Врачу Любе Мечиевой, младшей из внуков Кязима, часто приходится сталкиваться со смертью и знакомиться с обстоятельствами, ставящими человека на грань, отделяющую жизнь от небытия. Поэтому она сторонница такой жизни и такой власти, при которой людям было бы хорошо и комфортно. «Кязим мог и не знать, какая власть ближе людям. Он не призывал бороться насмерть, он хотел, чтобы меньше было крови. Он готов был принять то, что есть, если людям от этого не становилось хуже. Мой отец Сагид прожил 84 года. Прошел все, что и другие, но еще воевал, был в немецком плену, отбывал за это наказание в сталинских лагерях в Красноярском крае. Но до самого конца был уверен, что СССР – самая хорошая и справедливая страна. Самое удивительное – в депортации, узнав о смерти Сталина, балкарцы плакали, как и везде, думали, как и остальные, что жизнь кончилась. Конечно, этому можно найти объяснение, хотя Кязим еще в 20–30-х годах пытался объяснить народу, что старая власть и новая, большевистская, не столь уж различаются – они одинаково унижали и убивали. Отцу моему были обидны разговоры, в которых Кязима ругали за религиозность – это при коммунистах, а в перестройку – за то, что поддерживал советскую власть. Я хорошо помню те времена, горжусь, что Кязим выбрал самый мудрый из возможных путей. Он от всего сердца желал, чтобы людям хорошо жилось. И только сейчас понимаю, почему мой отец постоянно напоминал, что мы – внуки Кязима только по крови, на самом деле он – общий дедушка для балкарцев».

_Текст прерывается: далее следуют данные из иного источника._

What follows belongs to an exercise in optimizing a design on an open flow for small area; a production flow would make more cautious choices. In this exercise RTL edits were held to simulation tests only and were not proved equivalent to the original.

Setup of run A:
## motorpackage
module motorpackage(
    input        inc,
    input        rst,
    input        en,
    input        rxin,
    input        q1a, q1b, q2a, q2b, q3a, q3b, q4a, q4b,
    input  [2:0] hall1, hall2, hall3, hall4, hall5,
    output [1:0] a1, b1, c1,
    output [1:0] a2, b2, c2,
    output [1:0] a3, b3, c3,
    output [1:0] a4, b4, c4,
    output [1:0] a5, b5, c5,
    output       tx
    );
For scale: ~2,300 cells after synthesis, about 58 I/O pins, ~17,000 sq um of cells after synthesis.
==> flow/config.mk <==
export PLATFORM = sky130hd
export DESIGN_NAME = motorpackage
export DESIGN_NICKNAME = motorpackage
export VERILOG_FILES = /design/flow/design.v
export SDC_FILE = /design/flow/constraint.sdc
export NUM_CORES = 4
export LEC_CHECK = 0
export ABC_AREA = 1
export CAP_MARGIN = 20
export CORE_MARGIN = 2
export CORE_UTILIZATION = 75
export CTS_BUF_LIST = sky130_fd_sc_hd__clkbuf_16
export CTS_CLUSTER_DIAMETER = 80
export CTS_CLUSTER_SIZE = 25
export GPL_TIMING_DRIVEN = 1
export SLEW_MARGIN = 20
==> flow/constraint.sdc <==
create_clock -name core_clock -period 10.0 [get_ports {inc}]
set_input_delay 2.0000 -clock core_clock [delete_from_list [all_inputs] [get_ports {inc}]]
set_output_delay 2.0000 -clock core_clock [all_outputs]
set_load 0.01 [all_outputs]
standard.sh (not shown) runs the stock make flow with config.mk's settings and CLKGATE_MAP_FILE= SYNTH_SCRIPT=/design/flow/synth_recipe.tcl, a recipe that flattens the netlist after the stock synthesis.
==> flow/flow/run.sh <==
#!/bin/bash
# Layout flow: the standard synthesis, then the combinational logic of
# its netlist re-mapped for area (flow/remap.sh: registers, adder cells and
# names kept), then the standard layout steps with two options changed:
#  - the port buffers inserted at placement are the smallest buffer
#    (every input and output port still gets its own buffer);
#  - clock tree synthesis adds no dummy loads.
# Logs: standard_synth.log and standard.log (make), remap.log (yosys),
# and each ORFS step's own log under orfs/logs.
set -euo pipefail
HERE=$(pwd)
R=$HERE/orfs/results/sky130hd/motorpackage/base
LIB=$FLOW_HOME/platforms/sky130hd/lib/sky130_fd_sc_hd__tt_025C_1v80.lib
YOSYS=$FLOW_HOME/../tools/install/yosys/bin/yosys
[ -x "$YOSYS" ] || YOSYS=$(command -v yosys)

export BUFFER_PORTS_ARGS="-buffer_cell sky130_fd_sc_hd__buf_1"
export CTS_ARGS="-sink_clustering_enable -repair_clock_nets -sink_clustering_size 25 -sink_clustering_max_diameter 80 -buf_list sky130_fd_sc_hd__clkbuf_16 -dont_use_dummy_load"

bash standard.sh synth > standard_synth.log 2>&1
cp "$R/1_2_yosys.v" "$HERE/1_2_yosys_standard.v"
bash flow/remap.sh "$HERE/1_2_yosys_standard.v" "$R/1_2_yosys.v" "$LIB" "$YOSYS" "$HERE/remap.log"
rm -f "$R/1_synth.odb" "$R/1_synth.sdc"
bash standard.sh > standard.log 2>&1
Other scripts of this flow, unchanged in this note and not shown: flow/flow/remap.sh
Per the final summary, run A finished and its layout is clean on timing, DRC and antenna.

Здесь нет никакого преувеличения. При заинтересованном отношении к своим корням вообще в народе живет имя Кязима как нечто сердечное и родное. Множество людей было обеспокоено, что недосягаемо далеко, в Казахстане, находится его могила, что заносит песком это святое для балкарцев место. В 1958 году по инициативе К. Отарова и А. Эристова оно было обнесено штакетником, в 1989 году там появился железный обелиск. Его поставили Абдуллах Бегиев, Хабибулах Гаев, Таука и Хызыр Мечиевы, Бахаутдин Этезов. Поставили, чтобы вернуться через год. Но получилось только через десятилетие. Но до этого Исхак Кучуков и Ильяс Топалов, чья мама живет в Кичмалке на бывшем подворье поэта, отправились в Алма-Ату на встречу однокурсников-юристов. Потом преодолели неблизкий путь в сторону Талды-Курганской области. Родных могил они не нашли, зато в зарослях высокой травы обнаружили кязимовскую.